Fractal characteristics of pore structures in 13 coal specimens: Relationship among fractal dimension, pore structure parameter, and slurry ability of coal

Abstract

The fractal characteristics of pore structures in 13 different coal specimens were investigated. Insights into the relationship among fractal dimension, pore structure parameter, and slurry ability of coal were provided. N2 adsorption/desorption at 77K was applied to analyze the pore structure of coal. Two fractal dimensions, D1 and D2, at relative pressures of 0 to 0.45 and 0.45 to 1, respectively, were calculated with the fractal Frenkel–Halsey–Hill model.
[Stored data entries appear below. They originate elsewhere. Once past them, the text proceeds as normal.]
File: src/rtl/hw_cross_qaddsub.sv
module hw_cross_qaddsub
   import xsat_pkg::*;
#(
   parameter int unsigned LANE_W = 16,
   localparam int unsigned WORD_W = LANE_W * XS_LANES
) (
   input  logic              clk,
   input  logic              rst,
   input  logic              valid_in,
   input  logic              op_sel,
   input  logic [WORD_W-1:0] src_a,
   input  logic [WORD_W-1:0] src_b,
   output logic              valid_out,
   output logic [WORD_W-1:0] result
);
   if (LANE_W < 2) begin : g_bad_width
      $error("hw_cross_qaddsub: LANE_W must be at least 2");
   end

   xs_op_e             op_kind;
   logic [WORD_W-1:0]  next_word;

   assign op_kind = xs_op_e'(op_sel);

   // Lane g takes half g of src_a and the opposite half of src_b.
   // Lane 1 (upper) subtracts in XS_SUB_ADD; lane 0 (lower) subtracts in XS_ADD_SUB.
   for (genvar g = 0; g < XS_LANES; g++) begin : g_lane
      localparam int unsigned PARTNER = XS_LANES - 1 - g;
      logic sub_here;
      if (g == 0) begin : g_low
         assign sub_here = (op_kind == XS_ADD_SUB);
      end else begin : g_high
         assign sub_here = (op_kind == XS_SUB_ADD);
      end
      xsat_lane #(.LANE_W(LANE_W)) u_lane (
         .lhs      (src_a[g*LANE_W +: LANE_W]),
         .rhs      (src_b[PARTNER*LANE_W +: LANE_W]),
         .do_sub   (sub_here),
         .lane_out (next_word[g*LANE_W +: LANE_W])
      );
   end

   xsat_stage #(.DATA_W(WORD_W)) u_stage (
      .clk    (clk),
      .rst    (rst),
      .load   (valid_in),
      .din    (next_word),
      .vld_q  (valid_out),
      .dout_q (result)
   );
endmodule

File: config.mk
export PLATFORM = sky130hd
export DESIGN_NAME = hw_cross_qaddsub
export DESIGN_NICKNAME = d
export VERILOG_FILES = /design/src/rtl/xsat_pkg.sv /design/src/rtl/xsat_lane.sv /design/src/rtl/xsat_stage.sv /design/src/rtl/hw_cross_qaddsub.sv
export SDC_FILE = /design/constraint.sdc
export NUM_CORES = 1
export LEC_CHECK = 0
export BUFFER_PORTS_ARGS = -buffer_cell sky130_fd_sc_hd__buf_2
export CORE_ASPECT_RATIO = 0.75
export CORE_UTILIZATION = 49
export DETAILED_ROUTE_END_ITERATION = 10
export GPL_ROUTABILITY_DRIVEN = 1
export GPL_TIMING_DRIVEN = 0
export PLACE_DENSITY_LB_ADDON = 0.12
export SLEW_MARGIN = 10
export SYNTH_ARGS = -nofsm -noshare
export SYNTH_HDL_FRONTEND = slang
export SYNTH_SLANG_ARGS = --single-unit
File: constraint.sdc
create_clock -name clk -period 4.4 [get_ports clk]
set_input_delay 0.66 -clock clk [delete_from_list [all_inputs] [get_ports clk]]
set_output_delay 0.66 -clock clk [all_outputs]
set_load 0.02 [all_outputs]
Results reveal that the value of D1 is mainly affected by the influence of meso- and macro-pores with an average pore size range of 10nm to 220nm on the specific surface area; therefore, D1 can be utilized to quantitatively describe the surface roughness of these meso- and macro-pores in coal. Meanwhile, the value of D2 is mainly related to the effects of fine mesopores with an average pore size range of 2nm to 10nm on the total pore volume; therefore, D2 can be utilized to quantitatively describe the volumetric roughness of these mesopores in coal. D1 has no apparent linear correlation with the pore structure parameters and maximum solid loading of coal, and D2 has a positive linear correlation with the specific surface area and total pore volume of coal. The increase in specific surface area, total pore volume, and D2 has negative effects on the slurry ability of coal. High-rank coals with high ash content and low volatile matter relatively have higher D1 and lower D2. Meanwhile, with increasing coal rank, D2 has a decreased trend. The fine mesopores with an average pore size range of 2nm to 10nm in coal have direct effects on the pore structure parameters and D2 of coal; thus, the slurry ability of coal may be improved if the number of these mesopores in coal is reduced by modification processes, such as microwave irradiation, hydrothermal treatment and so on.